モンスター
『海賊と呼ばれた男』で本屋大賞を受賞した作家 百田 尚樹の作。整形を繰り返して絶世の美女となった主人公が、"モンスター"と呼ばれ醜い顔に苦しんだ少女時代の復讐を果たす壮絶な物語。美人と不美人のメリット、デメリット、人生において容貌の与える影響を、残酷なほど明らかに書いているのが痛烈で面白い。
人は表面的な印象に左右される。たとえば誠実そうな顔と不誠実そうな顔というのは確かにある。誠実そうな顔の人は誠実そうだと思われる。それは真理だと思う。そして周囲から誠実な人として扱われたら、人は誠実に振る舞おうとも思うだろう。

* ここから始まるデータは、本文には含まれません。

<file path="src/rtl/fetch_ctrl_pkg.sv">
// Shared definitions for the instruction fetch controller: state encodings, reset PC, alignment masks.
// Latency: n/a (definitions only).
// Backpressure: n/a (definitions only).
package fetch_ctrl_pkg;

    localparam int XLEN = 64;
    localparam int ILEN = 32;

    typedef enum logic [2:0] {
        IDLE = 3'd0,
        REQ  = 3'd1,
        WAIT = 3'd2,
        KILL = 3'd3,
        HOLD = 3'd4
    } fetch_state_t;

    localparam logic [XLEN-1:0] RESET_PC_DEFAULT = 64'h0000_0000_8000_0000;
    localparam logic [XLEN-1:0] PC_STEP          = 64'd4;
    localparam logic [XLEN-1:0] INST_ALIGN_MASK  = ~64'h3;
    localparam logic [XLEN-1:0] DWORD_ALIGN_MASK = ~64'h7;

    // Memory returns a doubleword; PC bit 2 selects which half holds the instruction.
    function automatic logic [ILEN-1:0] pick_inst(input logic [XLEN-1:0] dword, input logic upper);
        return upper ? dword[63:32] : dword[31:0];
    endfunction

endpackage

</file>
<file path="src/rtl/fetch_perf_cnt.sv">
// Fetch performance counters: accepted instructions and stalled presentation cycles, wrapping at 2^64.
// Latency: count visible the cycle after the event.
// Backpressure: none, pure observer.
module fetch_perf_cnt (
    input  logic        clk,
    input  logic        rst_n,
    input  logic        fetch_inc,
    input  logic        stall_inc,
    output logic [63:0] perf_fetch_cnt_o,
    output logic [63:0] perf_stall_cnt_o
);

    always_ff @(posedge clk or negedge rst_n) begin
        if (!rst_n) begin
            perf_fetch_cnt_o <= '0;
            perf_stall_cnt_o <= '0;
        end else begin
            if (fetch_inc) perf_fetch_cnt_o <= perf_fetch_cnt_o + 64'd1;
            if (stall_inc) perf_stall_cnt_o <= perf_stall_cnt_o + 64'd1;
        end
    end

endmodule

</file>
<file path="src/rtl/fetch_ctrl.sv">
// Instruction fetch controller, one outstanding doubleword request; FETCH_PERF_EN adds perf counters.
// Latency: grant at N, rvalid at N+1 -> inst_valid_o at N+2.
// Backpressure: holds the instruction stable until id_ready_i; redirects discard held/in-flight data.
module fetch_ctrl
    import fetch_ctrl_pkg::*;
#(
    parameter logic [XLEN-1:0] RESET_PC = RESET_PC_DEFAULT
) (
    input  logic            clk,
    input  logic            rst_n,
    input  logic            jump_en_i,
    input  logic [XLEN-1:0] jump_addr_i,
    input  logic            id_ready_i,
    output logic            inst_valid_o,
    output logic [XLEN-1:0] inst_addr_o,
    output logic [ILEN-1:0] inst_o,
`ifdef FETCH_PERF_EN
    output logic [63:0]     perf_fetch_cnt_o,
    output logic [63:0]     perf_stall_cnt_o,
`endif
    output logic            mem_req_o,
    output logic [XLEN-1:0] mem_addr_o,
    input  logic            mem_gnt_i,
    input  logic            mem_rvalid_i,
    input  logic [XLEN-1:0] mem_rdata_i
);

    fetch_state_t    state_q, state_d;
    logic [XLEN-1:0] pc_q, pc_d;
    logic [XLEN-1:0] req_pc_q;
    logic            kill_pend_q, kill_pend_d;
    logic            enter_req;
    logic            load_inst;

    always_comb begin
        state_d     = state_q;
        pc_d        = pc_q;
        kill_pend_d = kill_pend_q;
        enter_req   = 1'b0;
        load_inst   = 1'b0;
        unique case (state_q)
            IDLE: begin
                state_d   = REQ;
                enter_req = 1'b1;
            end
            REQ: begin
                if (mem_gnt_i) begin
                    if (kill_pend_q || jump_en_i) begin
                        state_d     = KILL;
                        kill_pend_d = 1'b0;
                    end else begin
                        state_d = WAIT;
                    end
                end else if (jump_en_i) begin
                    // Request must stay stable until granted; remember to drop its response.
                    kill_pend_d = 1'b1;
                end
            end
            WAIT: begin
                if (jump_en_i && mem_rvalid_i) begin
                    state_d   = REQ;
                    enter_req = 1'b1;
                end else if (jump_en_i) begin
                    state_d = KILL;
                end else if (mem_rvalid_i) begin
                    state_d   = HOLD;
                    load_inst = 1'b1;
                end
            end
            KILL: begin
                if (mem_rvalid_i) begin
                    state_d   = REQ;
                    enter_req = 1'b1;
                end
            end
            HOLD: begin
                if (jump_en_i) begin
                    state_d   = REQ;
                    enter_req = 1'b1;
                end else if (id_ready_i) begin
                    pc_d      = pc_q + PC_STEP;
                    state_d   = REQ;
                    enter_req = 1'b1;
                end
            end
            default: state_d = IDLE;
        endcase
        if (jump_en_i) pc_d = jump_addr_i & INST_ALIGN_MASK;
    end

    always_ff @(posedge clk or negedge rst_n) begin
        if (!rst_n) begin
            state_q     <= IDLE;
            pc_q        <= RESET_PC;
            req_pc_q    <= '0;
            kill_pend_q <= 1'b0;
            inst_o      <= '0;
            inst_addr_o <= '0;
        end else begin
            state_q     <= state_d;
            pc_q        <= pc_d;
            kill_pend_q <= kill_pend_d;
            if (enter_req) req_pc_q <= pc_d;
            if (load_inst) begin
                inst_o      <= pick_inst(mem_rdata_i, req_pc_q[2]);
                inst_addr_o <= req_pc_q;
            end
        end
    end

    assign mem_req_o    = (state_q == REQ);
    assign mem_addr_o   = req_pc_q & DWORD_ALIGN_MASK;
    assign inst_valid_o = (state_q == HOLD) && !jump_en_i;

`ifdef FETCH_PERF_EN
    fetch_perf_cnt u_perf (
        .clk              (clk),
        .rst_n            (rst_n),
        .fetch_inc        (inst_valid_o && id_ready_i),
        .stall_inc        (inst_valid_o && !id_ready_i),
        .perf_fetch_cnt_o (perf_fetch_cnt_o),
        .perf_stall_cnt_o (perf_stall_cnt_o)
    );
`endif

endmodule
</file>
<file path="config.mk">
export PLATFORM = sky130hd
export DESIGN_NAME = fetch_ctrl
export DESIGN_NICKNAME = d
export VERILOG_FILES = /design/src/rtl/fetch_ctrl_pkg.sv /design/src/rtl/fetch_perf_cnt.sv /design/src/rtl/fetch_ctrl.sv
export SDC_FILE = /design/constraint.sdc
export NUM_CORES = 1
export LEC_CHECK = 0
export ABC_AREA = 1
export BUFFER_PORTS_ARGS = -buffer_cell sky130_fd_sc_hd__buf_4
export CORE_MARGIN = 10
export CORE_UTILIZATION = 30
export CTS_BUF_LIST = sky130_fd_sc_hd__clkbuf_8
export CTS_CLUSTER_DIAMETER = 100
export DETAILED_ROUTE_END_ITERATION = 16
export PLACE_DENSITY = 0.52
export SETUP_SLACK_MARGIN = 0.3
export SLEW_MARGIN = 20
export SYNTH_ARGS = -nofsm -noshare
export SYNTH_HDL_FRONTEND = slang
export SYNTH_SLANG_ARGS = --single-unit
</file>
<file path="constraint.sdc">
create_clock -name clk -period 2.4 [get_ports clk]
set_input_delay 0.12 -clock clk [delete_from_list [all_inputs] [get_ports clk]]
set_output_delay 0.12 -clock clk [all_outputs]
set_load 0.01 [all_outputs]
</file>
==> results by stage <==
Run status:
- The run finished with clean final reports.

Worst setup path:
- STA puts the critical path data required time at 2880 ps.
- The worst setup path is captured at a flip-flop.
- The type of the worst setup path is reg -> reg.
- Along the worst path, the maximum fanout reaches 4.
- The worst setup path is launched from a flip-flop.
- For the worst setup path, the data arrival time is 2460 ps.

Drt:
- The detailed router's first-iteration violation count is 741.
- After detailed routing, the number of vias per cell comes to 4.65.
- The via count is 11500.
- The count of nets left with antenna violations once routing finished came out at 0.
- The number of optimization iterations in the first detailed-route pass is 5.
- The total detailed-routing wirelength is 44200 µm.
- The routed wire length per instance is 17.8 µm.
- For this run, design rule violations remaining after detail routing come to 0.

Power:
- The combinational cell fraction of total power is 0.388.
- The maximum ir drop on the vdd rail is 0.441 mV.
- The switching fraction of total power is 0.379.
- The analysis attributes to cell leakage a power of 8.07 nW.
- Power spread over the standard cell area amounts to 998 nW/µm².
- The part of the total power dissipated in the clock network is 0.234.
- The design internal power is 10.4 mW.
- The share of total power dissipated in sequential elements is 0.378.
- For this design the total switching power over the nets is 6.33 mW.

Timing:
- Of the available clock period, the critical path in the final layout requires 0.827.
- Timing would allow up to 0.504 GHz.
- Hold timing on the final database bottoms out at a slack of 37.5 ps.
- The number of failing hold endpoints at the final stage is 0.
- Across the routed clock network, the largest skew measured is 24.9 ps.
- The slew at the pin closest to its max-slew limit is 1000 ps.
- Setup violations remaining at the end of the flow were counted as 0.
- The aggregate negative setup slack is 0 ps.
- The final count of pins violating max slew came to 0.
- In this run the tightest slew margin relative to its limit is 0.329.
- Setup repair after global routing could not meet its margin everywhere.
- The time the worst path needs with I/O delays and setup is 1980 ps.

Synthesis:
- Counting flops with an async set or reset pin after synthesis yields a share of 1.00.
- Yosys attributes the largest share of cell area to dfrtp_1, nand2_1, nor2_1.
- The yosys synthesis warning count is 0.
- The number of unique standard cell types used by synthesis is 45.
- After synthesis, the mean cell area works out to 7.67 µm².
- The cell area after synthesis is 11800 µm².
- Among all flip-flop cells after synthesis, the most frequent one is dfrtp_1.
- Synthesis handed over a netlist of 1543 instances.
- The number of synthesized flops with an enable pin is 0.
- The biggest area contributor in the post-synthesis netlist is dfrtp_1.
- Synthesis inferred 228 register bits.
- Of the post-synthesis cell area, the dominant cell type holds 0.480.
- The fraction of the yosys area taken by sequential cells is 0.482.

Final layout:
- The final cell count without fillers is 2481.
- The number of nets in the layout is 2063.
- The area growth from synthesis to layout is 41.4%.
- The number of fill cells is 3907.
- The share of final-layout standard cells stronger than drive strength 1 is 0.258.

Job:
- The tool flagged a number of max-cap violations equal to 0.

Global route:
- The global routing usage summed across all routing layers is 0.182.
- The largest net degree at the start of global routing is 104.
- The initial antenna violation count is 1.
- The via count of the first global-routing pass came to 11900.
- The global-route wire length before repair is 69000 µm.
- After global routing the overflow that remains totals 0.

Clock tree:
- The tree is rooted in a clkbuf_8.
- The clock latency on the worst-skew pair is 600 ps.
- For this design, the sink count on the clock tree is 228.
- The maximum clock insertion buffer count is 3.
- Clock-pin slew was measured on the worst setup and hold paths at 60 ps.
- The TritonCTS clock tree is yes.
- The number of H-tree levels is 2.
- The CTS buffer count is 44.

Worst hold path:
- The path class of the tightest hold or removal check is in -> async.

Floorplanning:
- The number of placed I/O pins is 296.
- In this run the standard cell core region covers 38800 µm².
- The floorplan has 72 rows.
- The floorplan step defined a die boundary enclosing 47800 µm².
- The floorplan die width is 219 µm.
- The die outline height is 219 µm.
- The initial standard-cell utilization of the core is 0.305.

Placed design:
- After legalization and detailed placement, the total HPWL measured 31800 µm.
- The number of placed cells counting well taps is 2249.
- The count of buffers added on input and output ports is 290.
- The congestion estimate from routability-driven global placement came to 0.926.
cell families (layout without fill, tap and decap cells):
| kind of cell | count (synthesis) | count (layout) | synth area share |
|---|---|---|---|
| DFF | 228 | 228 | 0.482 |
| AOI/OAI and AO/OA | 152 | 152 | 0.0773 |
| other | 1 | 4 | 0.000317 |
| and+or+nand+nor | 926 | 926 | 0.334 |
| adders and majority gates | 1 | 1 | 0.00106 |
| buffers and inverters | 221 | 638 | 0.0944 |
| xor gates and xnor gates | 14 | 14 | 0.0104 |
Yosys cell counts (all sizes together) (2+ instances only):
master and instances:
xor2 10, o21a 4, dfrtp 227, xnor2 4, and2 11, o21bai 7, o211ai 5, nor3 7
o21ai 74, nand2 561, nor4 2, or2 30, inv 95, a21oi 5, a21boi 17, nand4 20
nand3 109, nand3b 8, clkbuf 30, buf 95, nor2 176, a31oi 38
power by group through the flow:
stage                     sequential (mW)  combinational, mW  clock, mW
after floorplan                      6.39               3.45          0
after global placement               6.31               6.28          0
after detailed placement             6.35               6.33          0
after CTS                            6.31               6.56       4.06
after global routing                 6.49               7.25       4.26
final                                6.31               6.48       3.90
timing repair:
| action | in CTS | in global routing |
|---|---|---|
| gates resized for setup | 5 | 56 |
| cloned | 0 | 0 |
| hold buffers | 131 | 0 |
| pin swaps | 3 | 17 |
| hold endpoints to repair | 388 | 0 |
| endpoints found under the setup margin | 13 | 65 |
| setup buffers | 5 | 15 |
metrics by stage:
step	instance area [µm²]	util	power [mW]	worst slack [ps]
after floorplan	11800	-	9.84	731
after global placement	14200	0.365	12.6	266
after detailed placement	14200	0.365	12.7	222
after CTS	16400	0.423	16.9	247
after global routing	16700	0.431	18.0	265
final	16700	0.431	16.7	416
flip-flops by register name, summed over array words and instances (netlist names):
name / count
kill_pend_q: 1
inst_o: 32
req_pc_q: 64
inst_addr_o: 64
state_q: 3
pc_q: 64
cell type report:
type	count	area [µm²]	share of cell area
antenna	1	2.50	0.000150
clock buffer	58	798	0.0477
clock inverter	22	96.3	0.00576
inverter	96	363	0.0217
multi-input combinational	1096	5220	0.312
sequential	228	5710	0.342
tap	518	648	0.0388
timing repair buffer	462	3890	0.232
path summary, 6_finish.rpt:
check	from	endpoint	slack, ps	depth (start not counted)
max in group asynchronous	rst_n	inst_o[7]	1580	3
min in group clk	id_ready_i	pc_q[58]	110	6
setup reg to reg	state_q[2]	state_q[0]	420	9
hold reg to reg	inst_addr_o[37]	inst_addr_o[37]	470	2
setup / recovery	state_q[2]	state_q[0]	420	9
hold / removal	rst_n	inst_o[17]	40	2
worst max-delay path: stages (launching register included):
cell           delay, ps
dfrtp_2              450
inv_1                 80
nand2_1               80
nor2_1               130
nand2_1              130
a21oi_2              160
nor3_1                60
o21ai_0               90
o211ai_1             110
dlygate4sd3_1        570
layout by cell type (no fill, tap or decap), types with 2 or more instances in the layout:
cell type and n:
nand2_1 550, buf_4 322, dfrtp_1 221, nor2_1 131, dlygate4sd3_1 131, inv_1 106, nand3_1 104, clkbuf_8 58
o21ai_0 56, a31oi_1 37, or2_2 29, nor2_2 23, nor2_4 22, nand4_1 20, o21ai_1 13, and2_1 11
xor2_1 10, a21boi_0 9, a21boi_1 8, nand3b_1 8, o21bai_1 7, nor3_1 6, nand2_4 6, dfrtp_2 6
buf_12 6, nand2_2 5, o21ai_2 5, inv_2 5, o211ai_1 5, nand3_2 4, o21a_1 4, xnor2_1 4
a21oi_1 4, conb_1 3, clkinvlp_4 3, nor4_1 2, clkinv_2 2, buf_6 2
routing by layer:
layer	vias to the layer above	part of all wire	wire, µm	global-route usage
met5	-	0	0	0
met2	373	0.48	21100	0.304
li1	5620	-	-	-
met4	0	0.022	977	0.0537
met1	5466	0.43	19200	0.229
met3	68	0.065	2890	0.0427
Power figures use the tool's default switching activity.
===== src/rtl/proc_selfcheck_ctrl.sv =====
// Self-check controller: resets and runs the processor for a fixed number of cycles, freezes it,
// then compares architectural registers read through the regfile debug port against a table.
module proc_selfcheck_ctrl #(
    parameter int CYCLE_LIMIT = 20,
    parameter int HOLD_CYCLES = 4,
    parameter int NUM_CHECKS  = 8,
    parameter int READ_LAT    = 1,
    parameter int DATA_W      = 32,
    parameter int ERR_W       = 8,
    localparam int IDX_W      = (NUM_CHECKS > 1) ? $clog2(NUM_CHECKS) : 1
) (
    input  logic              clock,
    input  logic              reset,
    input  logic              start,
    output logic              core_resetn,
    output logic              core_freeze,
    output logic [IDX_W-1:0]  exp_idx,
    input  logic [4:0]        exp_reg,
    input  logic [DATA_W-1:0] exp_val,
    output logic [4:0]        dbg_addr,
    input  logic [DATA_W-1:0] dbg_data,
    output logic              busy,
    output logic              done,
    output logic              pass,
    output logic [ERR_W-1:0]  error_count,
    output logic [4:0]        fail_reg,
    output logic [DATA_W-1:0] fail_data
);

    localparam int CNT_MAX_A = (HOLD_CYCLES > CYCLE_LIMIT) ? HOLD_CYCLES : CYCLE_LIMIT;
    localparam int CNT_MAX   = (CNT_MAX_A > READ_LAT) ? CNT_MAX_A : READ_LAT;
    localparam int CNT_W     = $clog2(CNT_MAX + 1);

    typedef enum logic [2:0] {
        S_IDLE,
        S_HOLD,
        S_RUN,
        S_CHK_REQ,
        S_CHK_WAIT,
        S_CHK_CMP,
        S_DONE
    } state_t;

    state_t            state;
    logic [CNT_W-1:0]  cnt;
    logic [DATA_W-1:0] exp_q;
    logic              mismatch;
    logic              last_check;
    logic [ERR_W-1:0]  err_next;

    assign mismatch   = (dbg_data !== exp_q);
    assign last_check = (exp_idx == IDX_W'(NUM_CHECKS - 1));
    assign err_next   = (&error_count) ? error_count : error_count + 1'b1;

    // Core control and result outputs are all registered; they change only on state transitions.
    always_ff @(posedge clock or negedge reset) begin
        if (!reset) begin
            state       <= S_IDLE;
            cnt         <= '0;
            exp_q       <= '0;
            core_resetn <= 1'b0;
            core_freeze <= 1'b1;
            exp_idx     <= '0;
            dbg_addr    <= '0;
            busy        <= 1'b0;
            done        <= 1'b0;
            pass        <= 1'b0;
            error_count <= '0;
            fail_reg    <= '0;
            fail_data   <= '0;
        end else begin
            case (state)
                S_IDLE, S_DONE: begin
                    if (start) begin
                        state       <= S_HOLD;
                        cnt         <= '0;
                        core_resetn <= 1'b0;
                        core_freeze <= 1'b0;
                        busy        <= 1'b1;
                        done        <= 1'b0;
                        pass        <= 1'b0;
                        error_count <= '0;
                        fail_reg    <= '0;
                        fail_data   <= '0;
                        exp_idx     <= '0;
                    end
                end
                S_HOLD: begin
                    if (cnt == CNT_W'(HOLD_CYCLES - 1)) begin
                        state       <= S_RUN;
                        cnt         <= '0;
                        core_resetn <= 1'b1;
                    end else begin
                        cnt <= cnt + 1'b1;
                    end
                end
                S_RUN: begin
                    if (cnt == CNT_W'(CYCLE_LIMIT - 1)) begin
                        state       <= S_CHK_REQ;
                        cnt         <= '0;
                        core_freeze <= 1'b1;
                    end else begin
                        cnt <= cnt + 1'b1;
                    end
                end
                S_CHK_REQ: begin
                    dbg_addr <= exp_reg;
                    exp_q    <= exp_val;
                    cnt      <= '0;
                    state    <= (READ_LAT == 0) ? S_CHK_CMP : S_CHK_WAIT;
                end
                S_CHK_WAIT: begin
                    if (cnt == CNT_W'(READ_LAT - 1)) begin
                        state <= S_CHK_CMP;
                    end else begin
                        cnt <= cnt + 1'b1;
                    end
                end
                S_CHK_CMP: begin
                    // Only the first mismatch of a run is captured; the counter keeps going.
                    if (mismatch) begin
                        error_count <= err_next;
                        if (error_count == '0) begin
                            fail_reg  <= dbg_addr;
                            fail_data <= dbg_data;
                        end
                    end
                    if (last_check) begin
                        state <= S_DONE;
                        busy  <= 1'b0;
                        done  <= 1'b1;
                        pass  <= !mismatch && (error_count == '0);
                    end else begin
                        exp_idx <= exp_idx + 1'b1;
                        state   <= S_CHK_REQ;
                    end
                end
                default: state <= S_IDLE;
            endcase
        end
    end

endmodule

だから誠実そうな人は(少なくとも表層的には)、実際に誠実であることが多いかもしれない。
誠実そうな顔とは何かと言えば、結局のところ、物理的なレイアウトの問題である。この作品に詳しく語られるように、顔の薄い皮一枚で、目鼻の0.1ミリの違いで人の印象は大きく変わるのだ。
モラリストは内面が外面に現れるというが、外面が内面化するケースだって、現実には少なくないだろう。正確には内面と外面は相互作用で形成されていくはずだ。普段、世間では遠慮してはっきり語られないロジックを、次々に明らかにするのがこの小説の読みどころ。
できたら一度は、とびきりの美女に生まれてみたいなと思う。常に異性の視線を感じるだろうし、幼少時から、ちやほやされるだろうから、まるで人間観、人生観が違ったものになるのだろうなと思う。実際には無理な話だが、ちょっとだけそんな体験をすることができる作品だ。